One thing which can make it easier to learn a Romance language is the presence of what linguists call ‘cognates’. These are words which come from a single proto-language (such as Latin) and have similar spellings. For example, ‘summer’ and ‘Sommer’ are cognates. Similarly, ‘famille’ in French is a close relative of the English ‘family’ and the German ‘familie’. In some cases, however, this relationship can create confusion. This arises when the words in question are ‘false friends’, i.e. they are spelled similarly but have different meanings. The Italian word ‘camera’, for example, actually means ‘room’. Equally, the French ‘librairie’ is not to be confused with the English ‘library’ (the French word actually means ‘bookshop’). Depending on which language you are hoping to learn, a list of false friends can really help you to avoid misunderstandings.

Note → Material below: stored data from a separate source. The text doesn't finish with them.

**src/rtl/half_ashift_sat.sv**
```systemverilog
module half_ashift_sat #(
  parameter int W  = 16,
  parameter int CW = 6
) (
  input  logic           clk,
  input  logic           rst,
  input  logic           in_valid,
  input  logic [2*W-1:0] val_i,
  input  logic [2*W-1:0] cnt_i,
  input  logic [2*W-1:0] dst_i,
  input  logic           src_hi,
  input  logic           dst_hi,
  input  logic           sat_en,
  output logic [2*W-1:0] res_o,
  output logic           ovf_o,
  output logic           res_vld
);
  localparam int EW = W + (1 << (CW - 1)) + 1;
  localparam logic [W-1:0] POS_MAX = {1'b0, {(W-1){1'b1}}};
  localparam logic [W-1:0] NEG_MIN = {1'b1, {(W-1){1'b0}}};

  logic [W-1:0]         src;
  logic [CW-1:0]        cnt;
  logic [CW-1:0]        mag;
  logic signed [EW-1:0] ext;
  logic signed [EW-1:0] sh;
  logic [EW-W:0]        top;
  logic                 neg_cnt;
  logic                 wide;
  logic [W-1:0]         hres;

  wire unused_cnt = ^cnt_i[2*W-1:CW];

  assign src     = src_hi ? val_i[2*W-1:W] : val_i[W-1:0];
  assign cnt     = cnt_i[CW-1:0];
  assign neg_cnt = cnt[CW-1];
  assign mag     = CW'(-cnt);
  assign ext     = {{(EW-W){src[W-1]}}, src};
  assign sh      = neg_cnt ? (ext >>> mag) : (ext <<< cnt);
  assign top     = sh[EW-1:W-1];
  assign wide    = !neg_cnt && !((&top) || !(|top));
  assign hres    = (sat_en && wide) ? (src[W-1] ? NEG_MIN : POS_MAX) : sh[W-1:0];

  always_ff @(posedge clk) begin
    if (rst) begin
      res_o   <= '0;
      ovf_o   <= 1'b0;
      res_vld <= 1'b0;
    end else begin
      res_vld <= in_valid;
      if (in_valid) begin
        res_o <= dst_hi ? {hres, dst_i[W-1:0]} : {dst_i[2*W-1:W], hres};
        ovf_o <= sat_en && wide;
      end
    end
  end

  a_r1_reset_clear: assert property (@(posedge clk)
    rst |=> (res_o == '0 && !ovf_o && !res_vld));

  a_r10_valid_follows: assert property (@(posedge clk) disable iff (rst)
    in_valid |=> res_vld);

  a_r10_idle_hold: assert property (@(posedge clk) disable iff (rst)
    !in_valid |=> (!res_vld && $stable(res_o) && $stable(ovf_o)));

  a_r9_keep_low: assert property (@(posedge clk) disable iff (rst)
    (in_valid && dst_hi) |=> res_o[W-1:0] == $past(dst_i[W-1:0]));

  a_r9_keep_high: assert property (@(posedge clk) disable iff (rst)
    (in_valid && !dst_hi) |=> res_o[2*W-1:W] == $past(dst_i[2*W-1:W]));

  a_r4_zero_pass: assert property (@(posedge clk) disable iff (rst)
    (in_valid && cnt_i[CW-1:0] == '0 && !src_hi && !dst_hi)
      |=> (res_o[W-1:0] == $past(val_i[W-1:0]) && !ovf_o));

  a_r7_right_no_ovf: assert property (@(posedge clk) disable iff (rst)
    (in_valid && cnt_i[CW-1]) |=> !ovf_o);

  a_r5_no_sat_no_ovf: assert property (@(posedge clk) disable iff (rst)
    (in_valid && !sat_en) |=> !ovf_o);

  a_r6_clamp_value: assert property (@(posedge clk) disable iff (rst)
    in_valid |=> (!ovf_o ||
      (($past(dst_hi) ? res_o[2*W-1:W] : res_o[W-1:0]) == POS_MAX) ||
      (($past(dst_hi) ? res_o[2*W-1:W] : res_o[W-1:0]) == NEG_MIN)));
endmodule

```
**config.mk**
```make
export PLATFORM = sky130hd
export DESIGN_NAME = half_ashift_sat
export DESIGN_NICKNAME = d
export VERILOG_FILES = /design/src/rtl/half_ashift_sat.sv
export SDC_FILE = /design/constraint.sdc
export NUM_CORES = 1
export LEC_CHECK = 0
export BUFFER_PORTS_ARGS = -buffer_cell sky130_fd_sc_hd__buf_4
export CAP_MARGIN = 20
export CORE_MARGIN = 1
export CORE_UTILIZATION = 40
export CTS_BUF_LIST = sky130_fd_sc_hd__clkbuf_8
export CTS_CLUSTER_DIAMETER = 150
export DETAILED_ROUTE_END_ITERATION = 7
export GPL_TIMING_DRIVEN = 0
export PLACE_DENSITY = 0.67
export SKIP_LAST_GASP = 1
export SLEW_MARGIN = 20
export SYNTH_ARGS = -nofsm -noshare
export SYNTH_HDL_FRONTEND = slang
export SYNTH_SLANG_ARGS = --single-unit
```
**constraint.sdc**
```tcl
create_clock -name clk -period 3.1 [get_ports clk]
set_input_delay 0 -clock clk [delete_from_list [all_inputs] [get_ports clk]]
set_output_delay 0 -clock clk [all_outputs]
set_load 0.05 [all_outputs]
```
==> impl_results.md <==
* GR Util All Layers at between 30% and 40%
* Yosys top cell by area: dfxtp_1
* DP Wirelength at ~16,000 um
* Initial antenna violation count at 0
* Most used cell, CP: buf_6
* Net Count, Synth at just over 700
* Switching Share at 41.8%
* Slowest Stage Delay on Critical Path at roughly 520 ps
* Final Hold Fails at 0
* First-pass iteration count of the detailed router at 5
* Share of flip-flops with an asynchronous set or reset at 0%
* CTS H-tree lvls at 2
* Layout overhead on the synthesized area at 47.5%
* Total vias in the final route at ~6,100
* Num Clock Sinks at 34
* Final antenna-violating net count at 0
* Initial Util at approximately 41%
* Layout cell share with drive strength beyond 1 at about two fifths
* Later-pin clock latency in the skew report at roughly 300 ps
* Final wirelength at 21,200 um
* Critical path arrival at 3310 ps
* Status: complete, but fails checks
* Register area share after synthesis at between 10% and 20%
* Crit path cell chain: buf_16 > buf_12 > mux2_4 > mux4_2 > buf_4 > o22ai_1 > nor3_1 > a211oi_2 > o2111ai_2 > or4_4 > and3_4 > buf_8 > buf_6 > nand3_4 > buf_6 > a41oi_2
* Sequential power share at 21.6%
* CP delay by family, top: simple AND/OR/NAND/NOR gates
* Area of the multi-input gates at between 4000 and 5000 um^2
* Core footprint at 11,000 um^2
* CTS buffer count at 5
* Worst slew pin tran at around 810 ps
* Synth Register Bits at 34
* Slew Limit Headroom at approximately 46%
* Most common cell after layout, fill and taps aside: buf_4
* Peak supply drop at approximately 0.00028 V
* Yosys warning count at 0
* Die H at around 110 um
* Die ar. at 11,800 um^2
* Crit Path Category: in2reg
* Place WS at -1120 ps
* HP Class: in2reg
* Final setup fails at 14
* Clock transition at path regs at approximately 70 ps
* DIE WIDTH at between 100 and 150 um
* FF/Latch Area at around 680 um^2
* Synth Cell Area at between 4000 and 5000 um^2
* Comb pwr share at between 50 and 60%
* Core Util, Final at between 60% and 70%
* First-pass GRT wire length at ~32,000 um
* Initial DRC count at 812
* NumNets Final at 880
* # diodes at 0
* Area share of the largest cell type after synthesis at between 10% and 20%
* Post-synth EDFFs at 0
* Max clock buf depth at 2
* Clock power frac at 22.3%
* Cell variety after synth at between 70 and 80
* Vias per inst at 6.66
* Gate Count Post-Synth at just over 600
* Commonest cells after routing, fill and taps aside: buf_4, nor2_1, nand2_1
* Largest fanout on the critical path at 6
* Num rows at 38
* Root Driver: clkbuf_8
* Slew Limit Fails at 0
* Clock Skew at 0 ps
* Internal at about 1300 uW
* Placed cell areas at approximately 5500 um^2
* Critical path buffer and inverter count at 6
* RSZ-0062 raised after global routing: yes
* Mean Syn Cell Area at between 7 and 8 um^2
* Top cells by area, synth: dfxtp_1, mux4_2, mux2i_1, nor2_1, nand2_1
* Setup crit end kind: register
* Routability Congestion at ~1
* Maximum clock frequency at roughly 320 MHz
* Main synth FF type: dfxtp_1
* # DRC at 0
* Vias in the first global route at ~5,700
* Lkg Pwr at roughly 0.0026 uW
* Setup ws final at -60.8 ps
* Total Power at approximately 2300 uW
* Critical path startpoint category: input pin
* Fill cells at 988
* Final worst-path cycle share at 102%
* Port bufs at about 110
* Largest net degree at the start of global routing at 13
* Final min period at between 3000 and 4000 ps
* P_sw at 952 uW
* I/O Pins at about 140
* Routed WL per cell at 23.1 um
* Post-route design area at ~6700 um^2
* Gr ovfl total at 0
* Failing checks: setup timing
* CTS tree: done
* Pwr dens at 339 nW/um^2
* Required time worst endpoint at between 3000 and 4000 ps
* Max-cap viol count at 0
* CP max-delay cell: mux4_2
**config.mk**
```make
export PLATFORM = sky130hd
export DESIGN_NAME = cap_rec_framer
export DESIGN_NICKNAME = d
export VERILOG_FILES = /design/src/rtl/cap_rec_pkg.sv /design/src/rtl/cap_rec_fifo.sv /design/src/rtl/cap_rec_admit.sv /design/src/rtl/cap_rec_emit.sv /design/src/rtl/cap_rec_framer.sv
export SDC_FILE = /design/constraint.sdc
export NUM_CORES = 1
export LEC_CHECK = 0
export ABC_AREA = 1
export BUFFER_PORTS_ARGS = -buffer_cell sky130_fd_sc_hd__clkbuf_2
export CORE_MARGIN = 5
export CORE_UTILIZATION = 50
export DETAILED_ROUTE_END_ITERATION = 8
export GPL_TIMING_DRIVEN = 0
export PLACE_DENSITY = 0.66
export SLEW_MARGIN = 20
export SYNTH_ARGS = -nofsm -noshare
export SYNTH_HDL_FRONTEND = slang
export SYNTH_SLANG_ARGS = --single-unit
```
**constraint.sdc**
```tcl
create_clock -name clk_i -period 12.2 [get_ports clk_i]
set_clock_uncertainty 0.2 [all_clocks]
set_input_delay 0.61 -clock clk_i [delete_from_list [all_inputs] [get_ports clk_i]]
set_output_delay 0.61 -clock clk_i [all_outputs]
set_load 0.005 [all_outputs]
```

Researchers from the very serious-minded Massachusetts Institute of Technology (MIT) have determined that our ability to learn starts to decline from the age of just 18! This is why it takes longer for adults to learn a foreign language and acquire good pronunciation: the brain becomes less ‘malleable’ and ‘agile’ with age. However, we should say that those over-50s who know Spanish, Portuguese, Italian or Romanian will have an easier time learning French since Romance languages share some things in common.
Travelling in the country whose language you want to learn is always beneficial and is an essential part of any kind of linguistic immersion, even though it’s still possible to learn French online. In France, learners have to use French for all aspects of daily life and engage with the locals’ culture. Achieving goals like understanding the specific context of a communication, participating in shared cultural practices or improving your pronunciation is easier when you live in an environment where everyone speaks the language or when you work with native speakers.
What do we mean when we talk about speaking a language fluently? This is a question which is difficult to answer objectively without referring to the official levels in the Common European Framework of Reference for Languages (CEFRL). Being ‘fluent’ implies that you are able to speak naturally and consistently, that you understand idiomatic or humorous expressions and that when you are chatting with native speakers, they don’t need to speak more slowly than usual. To achieve level B2, the CEFRL states that the learner must be capable of producing ‘clear, detailed text on a wide range of subjects’ and interacting with ‘spontaneity’ and ‘fluency’.
This question is a focus of many linguists’ work as they seek to quantify how long it takes to reach an advanced level in a given foreign language. It might reassure you to know (and this study contradicts the idea that French is a challenging language), that the U.S. Foreign Service Institute does not consider French to be among the most difficult languages to learn! Mandarin, Arabic, Russian, Turkish, Polish and Danish, on the other hand, all maintain their reputation as tricky languages. The renowned American institute believes that it should take English speakers 23–24 weeks to reach an advanced level.
It’s also worth knowing that there are some tips you can use to help optimise your study time. You can download an app onto your smartphone so that you can listen to podcasts in French while on public transport. The key is consistency: it’s vital to go back over and repeat the grammar and vocabulary you have learned every day.
What does the CEFRL, which is the reference document for Europe, similar to the Interagency Language Roundtable in the U.S., have to say on this issue? Many linguists think that it takes at least 600 hours for an elementary-level student (A1) to reach advanced level (B2). This is, naturally, an approximation – much depends on the context and the amount of time students devote to personal study. Learning a language through immersion cuts the amount of time it takes to move from one level to the next – which is why an intensive French course in France is the perfect way to make significant progress.